FRANKFURT - Central banks have regularly pumped cash into money markets since the financial crisis deteriorated in mid September, raising the question of what terms like 'liquidity' and 'refinancing' mean.
The explanation begins at an imaginary ABC bank where Mr. Smith has gotten a credit of 20,000 euros (27,000 dollars) to buy a car.
The bank has credited Smith's account and must support the loan with a cash reserve at the country's central bank in case it is not paid back.
In the 15-nation eurozone, banks must put two percent of a loan's value on deposit with the European Central Bank (ECB), in funds known as "central bank money," Bank of America economist Gilles Moec explained.
Deposits also allow banks to buy the bank notes they distribute to clients, he added.
The system of minimum reserves provides a safety net and allows central bankers to keep an eye on lending.
It is possible for ABC bank to find itself short of the cash needed to stock its reserve, if for example it has made many loans in a short period of time.
Normally, ABC would go to an interbank money market and borrow central bank money from another bank.
ABC bank has thus "refinanced" its central bank account, by obtaining "liquidities," or cash, from a bank that is often called a counterpart.
Exchanges on the interbank money market take place at rates that vary according to supply and demand and exist only as figures on paper, actual bank notes are not involved.

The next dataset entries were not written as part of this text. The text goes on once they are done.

$ cat src/flat_wrapper.sv
// flat-port wrapper written by rule: the top's interface ports become plain ports
module pattern_match_accum_flat 
#(
    parameter int DATA_W = 8,
    parameter int OUT_W  = 4,
    parameter int DEPTH  = 8
)
  (CLOCK, RESET, bus_START, bus_MODE, bus_I, bus_TBL_WE, bus_TBL_ADDR, bus_TBL_MASK, bus_TBL_CODE, bus_BUSY, bus_DONE, bus_O, bus_MATCH_CNT);
  pattern_match_accum_if #(.DATA_W(DATA_W), .OUT_W(OUT_W), .DEPTH(DEPTH)) bus_i ();
  input  logic CLOCK;
  input  logic RESET;
  input wire logic [$bits(bus_i.START)-1:0] bus_START;
  input wire logic [$bits(bus_i.MODE)-1:0] bus_MODE;
  input wire logic [$bits(bus_i.I)-1:0] bus_I;
  input wire logic [$bits(bus_i.TBL_WE)-1:0] bus_TBL_WE;
  input wire logic [$bits(bus_i.TBL_ADDR)-1:0] bus_TBL_ADDR;
  input wire logic [$bits(bus_i.TBL_MASK)-1:0] bus_TBL_MASK;
  input wire logic [$bits(bus_i.TBL_CODE)-1:0] bus_TBL_CODE;
  output wire logic [$bits(bus_i.BUSY)-1:0] bus_BUSY;
  output wire logic [$bits(bus_i.DONE)-1:0] bus_DONE;
  output wire logic [$bits(bus_i.O)-1:0] bus_O;
  output wire logic [$bits(bus_i.MATCH_CNT)-1:0] bus_MATCH_CNT;
  assign bus_i.START = bus_START;
  assign bus_i.MODE = bus_MODE;
  assign bus_i.I = bus_I;
  assign bus_i.TBL_WE = bus_TBL_WE;
  assign bus_i.TBL_ADDR = bus_TBL_ADDR;
  assign bus_i.TBL_MASK = bus_TBL_MASK;
  assign bus_i.TBL_CODE = bus_TBL_CODE;
  assign bus_BUSY = bus_i.BUSY;
  assign bus_DONE = bus_i.DONE;
  assign bus_O = bus_i.O;
  assign bus_MATCH_CNT = bus_i.MATCH_CNT;
  pattern_match_accum #(.DATA_W(DATA_W), .OUT_W(OUT_W), .DEPTH(DEPTH)) u_core (.CLOCK(CLOCK), .RESET(RESET), .bus(bus_i));
endmodule
$ cat config.mk
export PLATFORM = sky130hd
export DESIGN_NAME = pattern_match_accum_flat
export DESIGN_NICKNAME = d
export VERILOG_FILES = /design/src/rtl/pattern_match_accum_pkg.sv /design/src/rtl/pattern_match_accum_if.sv /design/src/rtl/pattern_match_accum_table.sv /design/src/rtl/pattern_match_accum.sv /design/src/flat_wrapper.sv
export SDC_FILE = /design/constraint.sdc
export NUM_CORES = 1
export LEC_CHECK = 0
export ABC_AREA = 1
export BUFFER_PORTS_ARGS = -buffer_cell sky130_fd_sc_hd__buf_2
export CAP_MARGIN = 20
export CORE_MARGIN = 4
export CORE_UTILIZATION = 60
export DETAILED_ROUTE_END_ITERATION = 8
export GPL_ROUTABILITY_DRIVEN = 0
export PLACE_DENSITY = 0.79
export SLEW_MARGIN = 20
export SYNTH_ARGS = -nofsm -noshare
export SYNTH_HDL_FRONTEND = slang
export SYNTH_SLANG_ARGS = --single-unit
export TNS_END_PERCENT = 5
$ cat constraint.sdc
create_clock -name CLOCK -period 6 [get_ports CLOCK]
set_input_delay 1.2 -clock CLOCK [delete_from_list [all_inputs] [get_ports CLOCK]]
set_output_delay 1.2 -clock CLOCK [all_outputs]
set_load 0.02 [all_outputs]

On a weekly basis, meanwhile, central banks carry out refinancing operations during which they loan cash to banks that need it, at what is called the reference rate, currently 3.75 percent in the eurozone.
Since the financial crisis erupted more than a year ago however, the interbank market has frozen up because banks have stopped lending to each other.
"Banks want to be sure they will have liquidity to face a situation of default by one or more of their counterparts," Moec explained. "They want to keep as much liquidity as they can."
Market borrowing rates have thus hit record levels and banks have found it hard to obtain the cash they need.
That is when central banks offer help though special "liquidity injections" that are limited in time and calculated to provide just as much cash as necessary.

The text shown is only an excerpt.